Strengthened by the successful industrial action, the WYMA tried to organise a national union. Although conferences took place in Leeds and Ashton-under-Lyne, no permanent arrangement was made. Instead, a period of industrial peace in the district led to a lack of interest in the union, which became moribund by 1861. However, renewed wage cuts in 1862 led to a revival the following year. This new union succeeded in minimising wage cuts and maintaining conditions. It also organised a national miners' conference in November 1863 which finally founded the Miners' National Union.

The union remained in existence, but undertook little activity. In 1866, the small Adwalton and Drighlington Miners' Association merged into the WYMA, with its secretary, John Dixon, becoming assistant secretary of the WYMA, then secretary the following year, and membership reaching a peak of nearly 4,000. A boom in the price of coal enabled it to build up some reserves, but a large number of miners in Morley left the union, and further lock-outs left other miners unable to sustain membership. By 1870, the union had only 480 members, and was kept afloat only by a loan of £100 from the South Yorkshire Miners' Association (SYMA). In 1871, the WYMA proposed amalgamation with the SYMA, but the SYMA rejected the idea.

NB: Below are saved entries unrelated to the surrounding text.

**config.mk**
```make
export PLATFORM = sky130hd
export DESIGN_NAME = bp_update_scheduler
export DESIGN_NICKNAME = d
export VERILOG_FILES = /design/src/rtl/bp_update_scheduler.sv
export SDC_FILE = /design/constraint.sdc
export NUM_CORES = 1
export LEC_CHECK = 0
export CORE_UTILIZATION = 48
export CTS_BUF_LIST = sky130_fd_sc_hd__clkbuf_16
export CTS_CLUSTER_DIAMETER = 60
export DETAILED_ROUTE_END_ITERATION = 8
export DONT_BUFFER_PORTS = 1
export GPL_ROUTABILITY_DRIVEN = 0
export HOLD_SLACK_MARGIN = 0.06
export MAX_ROUTING_LAYER = met4
export SYNTH_ARGS = -nofsm -noshare
export SYNTH_HDL_FRONTEND = slang
export SYNTH_SLANG_ARGS = --single-unit
```
**constraint.sdc**
```tcl
create_clock -name clk -period 3.1 [get_ports clk]
set_input_delay 0.155 -clock clk [delete_from_list [all_inputs] [get_ports clk]]
set_output_delay 0.155 -clock clk [all_outputs]
set_load 0.01 [all_outputs]
```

Another recovery in the price of coal enable the union to successfully campaign for wage increases and some improvements in working conditions. This led more miners to join the union, and in 1873 it was able to again employ an assistant secretary, Benjamin Pickard winning the post by an overwhelming majority of votes. It increased benefits for ill and injured miners, and financially supported Thomas Burt and Alexander Macdonald's campaigns in the 1874 UK general election. By this time, membership had reached a new peak of 12,379. A lock-out from October to December was resolved by arbitration organised by the union.

Dixon died in 1876, and Pickard succeeded him as secretary. Low coal prices led to hardship among miners over the next few years, but there was relative industrial peace until 1878, when colliery owners unilaterally decided to introduce riddles, filtering coal dust from mined material and therefore reducing the weight of each cartload - a major issue for miners who were paid by weight. The union negotiated a bonus of 1.5d per ton for riddled coal. In an attempt to increase membership, miners were allowed to become members immediately on their first payment of dues, although they did not gain union benefits until they had at least thirteen weeks of continuous membership.

In 1880, the union agreed to a sliding scale of wages, linked to the average selling price of coal, hoping that this would reduce conflict, and lead to increased wages if, as expected, coal prices went up. But these hopes were not fulfilled, as wages were instead reduced by 2.5% in October, and some colleries imposed greater reductions, arguing that they would otherwise have to close. Wages did not change at the end of the year, and increased again by only 2.5% in April 1881.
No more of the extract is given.